“Che cosa intendi, tu, per amore?” gli chiese Mary Lou.
Sporfforth ci pensò a lungo, poi rispose: “Un senso di agitazione in petto. Palpitazioni. Il desiderio che tu sia felice. Un’ossessione di te, il piacere di guardarti piegare il mento, di scrutare lo sguardo intenso dei tuoi occhi per il modo in cui tieni quella tazzina di caffè. Il sentirti russare la notte, mentre io sono sveglio.”
Walter S. Tevis da “Futuro in trance”.
In un radioso mondo in cui le piante, i fiori e gli animali hanno trovato il loro equilibrio naturale e le città sono diventate splendidi giardini sospesi a mille metri da terra, con le nuvole che lambiscono i bordi delle torri scintillanti, un’umanità ormai stanca si trascina incapace di pensare, per non provare la sofferenza del dolore.
Vecchie macchine usurate dai secoli, svolgono tutte le attività una volta umane, governate da un androide millenario il cui unico desiderio è raggiungere la morte che gli è impedita dalla programmazione.

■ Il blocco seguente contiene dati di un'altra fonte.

--- src/rtl/ddr_trk_pkg.sv ---
package ddr_trk_pkg;

  typedef enum logic [2:0] {
    CMD_MRS = 3'd0,
    CMD_REF = 3'd1,
    CMD_PRE = 3'd2,
    CMD_ACT = 3'd3,
    CMD_WR  = 3'd4,
    CMD_RD  = 3'd5,
    CMD_ZQ  = 3'd6,
    CMD_NOP = 3'd7
  } cmd_e;

  typedef enum logic [1:0] {
    PWR_AWAKE    = 2'd0,
    PWR_PRE_PD   = 2'd1,
    PWR_ACT_PD   = 2'd2,
    PWR_SELF_REF = 2'd3
  } pwr_e;

  localparam logic [1:0] BLM_FIX8 = 2'b00;
  localparam logic [1:0] BLM_OTF  = 2'b01;
  localparam logic [1:0] BLM_FIX4 = 2'b10;

  function automatic logic is_access(input cmd_e c);
    return (c == CMD_RD) || (c == CMD_WR);
  endfunction

  // Effective burst of a column access: 1 = eight beats, 0 = chopped four.
  function automatic logic burst8_of(input logic [1:0] mode, input logic a12);
    case (mode)
      BLM_OTF:  return a12;
      BLM_FIX4: return 1'b0;
      default:  return 1'b1;
    endcase
  endfunction

  // Column field: the 4-bit organisation skips bit 10 (auto-precharge).
  function automatic logic [10:0] col_of(input logic [15:0] a, input int dev_w);
    if (dev_w == 4) return {a[11], a[9:0]};
    return {1'b0, a[9:0]};
  endfunction

endpackage

--- src/rtl/trk_cmd_decode.sv ---
module trk_cmd_decode
  import ddr_trk_pkg::*;
(
  input  logic cs_n,
  input  logic ras_n,
  input  logic cas_n,
  input  logic we_n,
  input  logic cke,
  input  logic awake,
  output logic issue,
  output cmd_e code
);
  assign code  = cmd_e'({ras_n, cas_n, we_n});
  assign issue = awake & cke & ~cs_n;
endmodule

--- src/rtl/trk_bank_table.sv ---
module trk_bank_table
  import ddr_trk_pkg::*;
#(
  parameter int NUM_BANKS = 8,
  localparam int BANK_W = $clog2(NUM_BANKS)
) (
  input  logic                 clk,
  input  logic                 rst_n,
  input  logic                 issue,
  input  cmd_e                 code,
  input  logic [BANK_W-1:0]    bank,
  input  logic                 a10,
  output logic [NUM_BANKS-1:0] open_vec,
  output logic                 err_evt
);
  logic act_evt, pre_evt, pre_one_evt, pre_all_evt, acc_evt, acc_close_evt;

  assign act_evt       = issue && (code == CMD_ACT);
  assign pre_evt       = issue && (code == CMD_PRE);
  assign pre_one_evt   = pre_evt && !a10;
  assign pre_all_evt   = pre_evt && a10;
  assign acc_evt       = issue && is_access(code);
  assign acc_close_evt = acc_evt && a10;
  assign err_evt       = (act_evt && open_vec[bank]) || (acc_evt && !open_vec[bank]);

  for (genvar i = 0; i < NUM_BANKS; i++) begin : g_bank
    logic hit, set_i, clr_i, bit_q;
    assign hit   = (bank == BANK_W'(i));
    assign set_i = act_evt && hit;
    assign clr_i = pre_all_evt || ((pre_one_evt || acc_close_evt) && hit);
    always_ff @(posedge clk or negedge rst_n) begin
      if (!rst_n)     bit_q <= 1'b0;
      else if (set_i) bit_q <= 1'b1;
      else if (clr_i) bit_q <= 1'b0;
    end
    assign open_vec[i] = bit_q;
  end

  AST_ACT_OPENS: assert property (@(posedge clk) disable iff (!rst_n)
    act_evt |=> open_vec[$past(bank)]);
  AST_PREALL_EMPTIES: assert property (@(posedge clk) disable iff (!rst_n)
    pre_all_evt |=> (open_vec == '0));
  AST_IDLE_HOLDS: assert property (@(posedge clk) disable iff (!rst_n)
    !issue |=> $stable(open_vec));
  AST_AP_CLOSES: assert property (@(posedge clk) disable iff (!rst_n)
    acc_close_evt |=> !open_vec[$past(bank)]);
endmodule

--- src/rtl/trk_power_fsm.sv ---
module trk_power_fsm
  import ddr_trk_pkg::*;
(
  input  logic clk,
  input  logic rst_n,
  input  logic cke,
  input  logic cs_n,
  input  cmd_e code,
  input  logic any_open,
  output pwr_e state
);
  pwr_e nxt;
  logic sr_entry;

  assign sr_entry = !cs_n && (code == CMD_REF);

  always_comb begin
    nxt = state;
    if (state == PWR_AWAKE) begin
      if (!cke) begin
        if (sr_entry)      nxt = PWR_SELF_REF;
        else if (any_open) nxt = PWR_ACT_PD;
        else               nxt = PWR_PRE_PD;
      end
    end else if (cke) begin
      nxt = PWR_AWAKE;
    end
  end

  always_ff @(posedge clk or negedge rst_n) begin
    if (!rst_n) state <= PWR_AWAKE;
    else        state <= nxt;
  end

  AST_EXIT_ON_CKE: assert property (@(posedge clk) disable iff (!rst_n)
    (state != PWR_AWAKE && cke) |=> (state == PWR_AWAKE));
  AST_LOWPWR_STAYS: assert property (@(posedge clk) disable iff (!rst_n)
    (state != PWR_AWAKE && !cke) |=> $stable(state));
  AST_ACTPD_NEEDS_ROW: assert property (@(posedge clk) disable iff (!rst_n)
    (state == PWR_AWAKE && !cke && !sr_entry && any_open) |=> (state == PWR_ACT_PD));
endmodule

--- src/rtl/ddr_cmd_tracker.sv ---
module ddr_cmd_tracker
  import ddr_trk_pkg::*;
#(
  parameter int DEV_WIDTH = 8,
  parameter int NUM_BANKS = 8,
  parameter int ADDR_W    = 15,
  localparam int BANK_W = $clog2(NUM_BANKS),
  localparam int ROW_W  = (DEV_WIDTH == 16) ? ADDR_W - 1 : ADDR_W,
  localparam int COL_W  = (DEV_WIDTH == 4) ? 11 : 10
) (
  input  logic                 clk,
  input  logic                 rst_n,
  input  logic                 cke,
  input  logic                 cs_n,
  input  logic                 ras_n,
  input  logic                 cas_n,
  input  logic                 we_n,
  input  logic [BANK_W-1:0]    ba,
  input  logic [ADDR_W-1:0]    addr,
  output logic                 cmd_valid,
  output logic [2:0]           cmd_code,
  output logic [BANK_W-1:0]    cmd_bank,
  output logic [ROW_W-1:0]     cmd_row,
  output logic [COL_W-1:0]     cmd_col,
  output logic                 auto_pre,
  output logic                 burst_is8,
  output logic [NUM_BANKS-1:0] bank_open,
  output logic [1:0]           pwr_state,
  output logic                 proto_err
);
  localparam int PAD_W = 16 - ADDR_W;

  logic        issue, awake, err_evt, acc_evt, mode_load;
  cmd_e        code;
  pwr_e        pwr_q;
  logic [1:0]  bl_mode_q;
  logic [15:0] addr_ext;
  logic [10:0] col_full;

  assign awake     = (pwr_q == PWR_AWAKE);
  assign addr_ext  = {{PAD_W{1'b0}}, addr};
  assign col_full  = col_of(addr_ext, DEV_WIDTH);
  assign acc_evt   = issue && is_access(code);
  assign mode_load = issue && (code == CMD_MRS) && (ba == '0);

  trk_cmd_decode u_dec (
    .cs_n(cs_n), .ras_n(ras_n), .cas_n(cas_n), .we_n(we_n),
    .cke(cke), .awake(awake), .issue(issue), .code(code)
  );

  trk_bank_table #(.NUM_BANKS(NUM_BANKS)) u_banks (
    .clk(clk), .rst_n(rst_n), .issue(issue), .code(code), .bank(ba),
    .a10(addr[10]), .open_vec(bank_open), .err_evt(err_evt)
  );

  trk_power_fsm u_pwr (
    .clk(clk), .rst_n(rst_n), .cke(cke), .cs_n(cs_n), .code(code),
    .any_open(|bank_open), .state(pwr_q)
  );

  assign pwr_state = pwr_q;

  always_ff @(posedge clk or negedge rst_n) begin
    if (!rst_n)         bl_mode_q <= BLM_FIX8;
    else if (mode_load) bl_mode_q <= addr[1:0];
  end

  always_ff @(posedge clk or negedge rst_n) begin
    if (!rst_n) begin
      cmd_valid <= 1'b0;
      cmd_code  <= CMD_NOP;
      cmd_bank  <= '0;
      cmd_row   <= '0;
      cmd_col   <= '0;
      auto_pre  <= 1'b0;
      burst_is8 <= 1'b1;
      proto_err <= 1'b0;
    end else begin
      cmd_valid <= issue;
      cmd_code  <= code;
      cmd_bank  <= ba;
      cmd_row   <= addr[ROW_W-1:0];
      cmd_col   <= col_full[COL_W-1:0];
      auto_pre  <= acc_evt && addr[10];
      burst_is8 <= acc_evt ? burst8_of(bl_mode_q, addr[12]) : 1'b1;
      proto_err <= err_evt;
    end
  end

  AST_CS_MASKS: assert property (@(posedge clk) disable iff (!rst_n)
    cs_n |=> !cmd_valid);
  AST_ASLEEP_SILENT: assert property (@(posedge clk) disable iff (!rst_n)
    (pwr_q != PWR_AWAKE) |-> !cmd_valid);
  AST_ERR_WITH_CMD: assert property (@(posedge clk) disable iff (!rst_n)
    proto_err |-> cmd_valid);
  AST_FIXED_CHOP: assert property (@(posedge clk) disable iff (!rst_n)
    (acc_evt && bl_mode_q == BLM_FIX4) |=> !burst_is8);
  AST_BANKS_FROZEN: assert property (@(posedge clk) disable iff (!rst_n)
    (pwr_q != PWR_AWAKE) |=> $stable(bank_open));
endmodule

Desidera così tanto la morte, il solitario, che per procurarsela decide che nessuno deve più nascere sulla terra, in modo da estinguere il motivo della sua esistenza, cablato nei codici dei sui chip.
Con la morte dell’ultimo uomo, tra mille anni anche lui potrà morire.
Ed è proprio Sporfforth, l’androide, il più umano di una razza ormai morente, a spiegare cosa significa “amore” ad una giovane donna , secondo Uomo in cento anni ad aver imparato a leggere e scrivere.